Doch damit nicht genug: Im September kündigte Pothe in seiner Funktion als Geschäftsführer der Stadionbetriebsgesellschaft mit fadenscheinigen Begründungen den Architeken für die Vorplatzbebauung die Zusammenarbeit auf. Er weigert sich, die fälligen Honorare in Höhe von 272.000 Euro zu zahlen. Stattdessen wurden die Pläne von Markus Linzmair – der ohne eine formale Funktion zu haben inzwischen die Stadionplanung für die Betriebsgesellschaft federführend betreibt – zur weiteren Bearbeitung an ein anderes Architektenbüro weitergereicht. Das sitzt in München und verfügt über keinerlei Erfahrung mit der Realisierung von Projekten dieser Größe.

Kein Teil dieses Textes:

`src/rtl/inst_loader.sv`:
```
`default_nettype none
// ============================================================================
//  Module      : inst_loader
//  Description : Framed byte-stream program loader for a 32-word instruction
//                memory. Assembles little-endian words, strobes each into
//                memory, verifies an XOR checksum and releases core reset.
//  Revision    : 1.0 - initial release
// ============================================================================
module inst_loader #(
    parameter int DEPTH  = 32,
    parameter int ADDR_W = 5
) (
    input  logic              clk,
    input  logic              rst,
    input  logic              start,
    input  logic              byte_valid,
    input  logic [7:0]        byte_data,
    output logic              byte_ready,
    output logic              mem_we,
    output logic [ADDR_W-1:0] mem_addr,
    output logic [31:0]       mem_wdata,
    output logic              core_rst,
    output logic              busy,
    output logic              done,
    output logic              error
);

    typedef enum logic [2:0] {
        S_IDLE  = 3'd0,
        S_COUNT = 3'd1,
        S_DATA  = 3'd2,
        S_CHECK = 3'd3,
        S_DONE  = 3'd4,
        S_ERR   = 3'd5
    } state_t;

    localparam logic [8:0] C_DEPTH = 9'(DEPTH);

    state_t              r_state;
    state_t              w_next_state;
    logic                w_in_frame;
    logic                w_accept;
    logic                w_count_bad;
    logic                w_last_word;
    logic [ADDR_W:0]     r_count;
    logic [ADDR_W-1:0]   r_word_idx;
    logic [1:0]          r_byte_idx;
    logic [23:0]         r_asm;
    logic [7:0]          r_checksum;
    logic                r_mem_we;
    logic [ADDR_W-1:0]   r_mem_addr;
    logic [31:0]         r_mem_wdata;
    logic                r_core_rst;
    logic                r_done;
    logic                r_error;

    // The loader is receptive to bytes only while a frame is open.
    assign w_in_frame  = (r_state == S_COUNT) || (r_state == S_DATA) || (r_state == S_CHECK);
    assign w_accept    = byte_valid && w_in_frame;
    assign w_count_bad = (byte_data == 8'd0) || ({1'b0, byte_data} > C_DEPTH);
    // Word index stops at N-1, so comparing against the latched count never wraps.
    assign w_last_word = ({1'b0, r_word_idx} == (r_count - {{ADDR_W{1'b0}}, 1'b1}));

    assign byte_ready = w_in_frame;
    assign busy       = w_in_frame;
    assign mem_we     = r_mem_we;
    assign mem_addr   = r_mem_addr;
    assign mem_wdata  = r_mem_wdata;
    assign core_rst   = r_core_rst;
    assign done       = r_done;
    assign error      = r_error;

    // State register.
    always_ff @(posedge clk) begin
        if (!rst) begin
            r_state <= S_IDLE;
        end else begin
            r_state <= w_next_state;
        end
    end

    // Next-state decode; start is only honoured outside an open frame.
    always_comb begin
        w_next_state = r_state;
        case (r_state)
            S_IDLE, S_DONE, S_ERR: begin
                if (start) w_next_state = S_COUNT;
            end
            S_COUNT: begin
                if (w_accept) w_next_state = w_count_bad ? S_ERR : S_DATA;
            end
            S_DATA: begin
                if (w_accept && (r_byte_idx == 2'd3) && w_last_word) w_next_state = S_CHECK;
            end
            S_CHECK: begin
                if (w_accept) w_next_state = (byte_data == r_checksum) ? S_DONE : S_ERR;
            end
            default: w_next_state = S_IDLE;
        endcase
    end

    // Datapath: word assembly, checksum, write strobe and result flags.
    always_ff @(posedge clk) begin
        if (!rst) begin
            r_count     <= '0;
            r_word_idx  <= '0;
            r_byte_idx  <= 2'd0;
            r_asm       <= 24'd0;
            r_checksum  <= 8'd0;
            r_mem_we    <= 1'b0;
            r_mem_addr  <= '0;
            r_mem_wdata <= 32'd0;
            r_core_rst  <= 1'b0;
            r_done      <= 1'b0;
            r_error     <= 1'b0;
        end else begin
            r_mem_we <= 1'b0;
            case (r_state)
                S_IDLE, S_DONE, S_ERR: begin
                    if (start) begin
                        r_done     <= 1'b0;
                        r_error    <= 1'b0;
                        r_core_rst <= 1'b0;
                    end
                end
                S_COUNT: begin
                    if (w_accept) begin
                        if (w_count_bad) begin
                            r_error    <= 1'b1;
                            r_core_rst <= 1'b0;
                        end else begin
                            r_count    <= byte_data[ADDR_W:0];
                            r_word_idx <= '0;
                            r_byte_idx <= 2'd0;
                            r_checksum <= byte_data;
                        end
                    end
                end
                S_DATA: begin
                    if (w_accept) begin
                        r_checksum <= r_checksum ^ byte_data;
                        r_byte_idx <= r_byte_idx + 2'd1;
                        case (r_byte_idx)
                            2'd0: r_asm[7:0]   <= byte_data;
                            2'd1: r_asm[15:8]  <= byte_data;
                            2'd2: r_asm[23:16] <= byte_data;
                            default: begin
                                r_mem_wdata <= {byte_data, r_asm};
                                r_mem_addr  <= r_word_idx;
                                r_mem_we    <= 1'b1;
                                if (!w_last_word) r_word_idx <= r_word_idx + {{(ADDR_W-1){1'b0}}, 1'b1};
                            end
                        endcase
                    end
                end
                S_CHECK: begin
                    if (w_accept) begin
                        if (byte_data == r_checksum) begin
                            r_done     <= 1'b1;
                            r_core_rst <= 1'b1;
                        end else begin
                            r_error    <= 1'b1;
                            r_core_rst <= 1'b0;
                        end
                    end
                end
                default: ;
            endcase
        end
    end

endmodule
`default_nettype wire

```
`config.mk`:
```
export PLATFORM = sky130hd
export DESIGN_NAME = inst_loader
export DESIGN_NICKNAME = d
export VERILOG_FILES = /design/src/rtl/inst_loader.sv
export SDC_FILE = /design/constraint.sdc
export NUM_CORES = 1
export LEC_CHECK = 0
export BUFFER_PORTS_ARGS = -buffer_cell sky130_fd_sc_hd__buf_2
export CAP_MARGIN = 10
export CORE_MARGIN = 2
export CORE_UTILIZATION = 57
export DETAILED_ROUTE_END_ITERATION = 10
export PLACE_DENSITY_LB_ADDON = 0.25
export SETUP_SLACK_MARGIN = 0.5
export SLEW_MARGIN = 20
export SYNTH_ARGS = -nofsm -noshare
export SYNTH_HDL_FRONTEND = slang
export SYNTH_SLANG_ARGS = --single-unit
```
`constraint.sdc`:
```
create_clock -name clk -period 2.58 [get_ports clk]
set_input_delay 0.129 -clock clk [delete_from_list [all_inputs] [get_ports clk]]
set_output_delay 0.129 -clock clk [all_outputs]
set_load 0.02 [all_outputs]
```
==> flow_metrics.env, run 1 <==
export IMPL_r2r_start="r_count[2]$_SDFFE_PN0P_"
export IMPL_r2r_cells=5
export IMPL_start_kind="flip-flop"
export IMPL_multiInputGateArea_um2=1940
export IMPL_synthesis_area_um2=3870
export IMPL_clk_latency_ps=360
export IMPL_viasPerCell=5.82
export IMPL_drt_first_pass_iters=6
export IMPL_cp_cell_sequence="or4_4, or3b_4, a211o_4, o2111ai_1, o211ai_1"
export IMPL_cts_buffer_depth=2
export IMPL_syn_nets=497
export IMPL_hold_path_class="in -> reg"
export IMPL_fin_tns_setup_ps=0
export IMPL_end_kind="flip-flop"
export IMPL_area_sequential_um2=1790
export IMPL_via_count=3500
export IMPL_wl_um=9220
export IMPL_final_hold_viol_count=0
export IMPL_max_clock_freq_mhz=484
export IMPL_p_sw_share_pct=29.6
export IMPL_synth_area_top_cells="dfxtp_1, nand2_1, a21oi_1, nand3_1, clkbuf_1"
export IMPL_dp_hpwl_um=6110
export IMPL_drc=0
export IMPL_setup_viol=0
export IMPL_status="finished, final reports clean"
export IMPL_synth_edf_count=0
export IMPL_ir_drop_mv=0.367
export IMPL_port_buffers=54
export IMPL_slowest_stage="or4_4"
export IMPL_combPwrFrac_pct=15.3
export IMPL_htree_num_levels=3
export IMPL_path_clk_slew_ps=100
export IMPL_finalCritPeriodShare_pct=80.0
export IMPL_cts_buffers=9
export IMPL_synth_cell_types=50
export IMPL_netlist_instances=478
export IMPL_nets=535
export IMPL_die_w_um=86.4
export IMPL_wire_per_inst_um=15.3
export IMPL_antenna_cells=0
export IMPL_synth_top_area_cell="dfxtp_1"
export IMPL_die_area_um2=7470
export IMPL_endpoint="r_word_idx[1]$_SDFFE_PN0P_"
export IMPL_ys_ff_latch=89
export IMPL_grt_pass1_wl_um=15300
export IMPL_required_ps=2820
export IMPL_finalMaxSlewViolations=0
export IMPL_power_internal_w=0.00204
export IMPL_core_area_um2=6680
export IMPL_power_switching_w=0.000856
export IMPL_powerDensity_nw_per_um2=653
export IMPL_worst_pin_slew_ps=505
export IMPL_io_pins=55
export IMPL_utilization_pct=66.4
export IMPL_ys_top_cells_by_count="nand2_1, dfxtp_1, a21oi_1"
export IMPL_critPathLaunch="r_count[2]$_SDFFE_PN0P_"
export IMPL_cts_sinks=89
export IMPL_rsz0062_at_grt="true"
export IMPL_seq_power_share_pct=50.8
export IMPL_rows=30
export IMPL_drv_cap=0
export IMPL_cp_max_fo=7
export IMPL_initial_utilization_pct=57.9
export IMPL_drive_gt1_share_pct=20.5
export IMPL_p_leak_nw=1.72
export IMPL_grt_overflow_total=0
export IMPL_grt_max_degree=38
export IMPL_total_power_w=0.00290
export IMPL_worstPathArrival_ps=2310
export IMPL_clock_skew_ps=15.0
export IMPL_gp_congestion=0.867
export IMPL_synth_main_ff_cell="dfxtp_1"
export IMPL_yosysSeqAreaShare_pct=46.0
export IMPL_crit_type="reg -> reg"
export IMPL_area_growth_pct=14.5
export IMPL_synthArstFlopShare_pct=0
export IMPL_r2r_slack_ps=520
export IMPL_max_stage_delay_ps=500
export IMPL_grt_pass1_vias=3237
export IMPL_rr_endpoint="r_word_idx[1]$_SDFFE_PN0P_"
export IMPL_synth_top_area_share_pct=46.0
export IMPL_die_h_um=86.4
export IMPL_antenna_left=0
export IMPL_slew_limit_headroom_pct=66.3
export IMPL_antenna_found_initial=0
export IMPL_nFillCells=584
export IMPL_grt_use_total_pct=25.9
export IMPL_drt_iter0_drc=289
export IMPL_pwr_share_clk_pct=33.9
export IMPL_post_route_min_period_ps=2060
export IMPL_cts_root_buf="clkbuf_8"
export IMPL_synth_most_common_cell="nand2_1"
export IMPL_cts_tree="yes"
export IMPL_cts_hold_buffers=0
export IMPL_yosys_warnings=0
export IMPL_syn_area_per_cell_um2=8.10
[final cells by class]
| class | instances | area share [%] |
|---|---|---|
| Multi-Input combinational cell | 342 | 43.7 |
| Clock inverter | 6 | 1.75 |
| Timing Repair Buffer | 67 | 8.58 |
| Sequential cell | 89 | 40.3 |
| Clock buffer | 10 | 2.88 |
| Tap cell | 80 | 2.26 |
| Inverter | 7 | 0.593 |
[cells in the final DEF (no fill, tap or decap), drive strengths merged, types with 2 or more instances in the layout]
cell type / synthesis / routed
nand2: 119 / 119
dfxtp: 89 / 89
a21oi: 68 / 68
buf: 12 / 67
nand3: 32 / 32
nor2: 19 / 19
xor2: 10 / 10
clkbuf: 28 / 10
a31oi: 8 / 8
inv: 7 / 8
o211ai: 7 / 7
ha: 7 / 7
mux2i: 6 / 6
nand4: 6 / 6
o21ai: 6 / 6
o221a: 6 / 6
a21boi: 6 / 6
and2: 4 / 4
xnor2: 4 / 4
or3: 4 / 4
o2111ai: 4 / 4
clkinv: 0 / 4
nor2b: 3 / 3
nor3: 3 / 3
or4: 2 / 2
a211oi: 2 / 2
nor4: 2 / 2
and3: 2 / 2
[cell families after synthesis]
kind of cell,Yosys count,synth area share [%]
buf+inv,47,5.30
compound gates,115,18.6
simple gates,200,23.1
flops,89,46.0
xor+xnor,14,3.17
mux,6,1.55
fa+ha+maj,7,2.26
[through the flow]
stage | hold WS [ps] | cells | area (µm²) | setup WS [ps]
CTS | 59.7 | 600 | 4410 | 516
detailed placement | 432 | 583 | 4160 | 450
global route | 108 | 601 | 4430 | 442
global placement | 436 | 583 | 4160 | 518
floorplan | 313 | 478 | 3870 | 599
finish | 68.6 | 601 | 4430 | 515
[power by group through the flow]
stage	sequential [W]	combinational, W	clock [W]
5_1_grt	0.00148	0.000487	0.00106
3_3_place_gp	0.00150	0.000411	0
2_1_floorplan	0.00148	0.000334	0
6_report	0.00147	0.000442	0.000983
4_1_cts	0.00147	0.000433	0.000998
3_5_place_dp	0.00150	0.000421	0
[per-layer routing]
metal / vias to the layer above / GRT usage, % / wire length (µm)
li1: 1712 / - / -
met1: 1654 / 35.6 / 4250
met2: 119 / 40.7 / 4260
met3: 15 / 4.29 / 587
met4: 0 / 10.5 / 122
met5: - / 0 / 0
[timing repair]
action / in CTS / in global routing
setup endpoints to repair: 6 / 71
setup buffers: 1 / 1
gates resized for setup: 6 / 5
pin swaps: 3 / 3
[sequential cells by signal, indices dropped and copies added (netlist names), 2 cells and up]
| register | count |
|---|---|
| r_word_idx | 5 |
| r_asm | 24 |
| r_checksum | 8 |
| mem_wdata | 32 |
| r_count | 6 |
| r_state | 3 |
| r_byte_idx | 2 |
| mem_addr | 5 |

Doch alle Rechte für die Planungen, für die zum Teil schon grünes Licht vom Bezirksamt Mitte signalisiert wurde, liegen bei den gefeuerten Architekten. „Die juristische Lage ist glasklar: Ohne unsere Zustimmung wird es keine Umsetzung der Pläne und auch keine behördliche Baugenehmigung geben“, erklärt Alexandra Czerner, vom betroffenen Architektenbüro „KHD Czerner“. „Die Machenschaften von Herrn Pothe und Herrn Linzmair sind unseriös und höchst unprofessionell. Von diesen Herren wird das gesamte Projekt gegen die Wand gefahren.“

Da mit der Betriebsgesellschaft „keine Einigung in Sicht“ sei, so Czerner, trifft man sich am 14. November vor dem Hamburger Landgericht wieder, um die ausstehenden Honorare einzuklagen. Doch die Betriebsgesellschaft verfügt derzeit gar nicht über genügend liquide Mittel, um die Rechnung zu begleichen: Ohne Finanzspritze vom Verein droht ihr die Insolvenz, über die in trauter Präsidiumsrunde nach taz-Informationen bereits eingehend diskutiert wurde.

„Der FC St.Pauli wirbt Mittel ein, die es nicht gibt, um Pläne zu realisieren, über deren Rechte er nicht verfügt“, bringt ein Vereins-Insider die momentane Situation auf den Punkt. Pothe und Koch, die angekündigt hatten, der Mitgliederversammlung ein schlüssiges Finanzierungskonzept für Stadion und Mantelbebauung zu präsentieren, werden nun mit leeren Händen dastehen.

Sie müssen versuchen, jede Diskussion über die Planungsinterna abzubrechen und das Thema Mantelbebauung draußen vorzulassen – wollen sie die vorliegenden Abwahlanträge unbeschadet überstehen. Mittlerweile stehen nach Informationen der taz bereits einige der Firmen, mit deren Hilfe das Mammut-Projekt realisiert werden soll, aufgrund der Chaos-Planung kurz vor dem Absprung.

„Ohne Präsident Reenald Koch wird es kein Stadion geben“, versuchte das scheidende Aufsichtsratsmitglied Peter Benckendorff vor wenigen Tagen noch einmal Stimmung für den angezählten Vereinsboss zu machen. Aufgrund der nackten Fakten stellt sich am kommenden Freitag aber vor allem eine Frage: Wird es ohne das Stadion weiterhin einen Präsidenten Reenald Koch geben?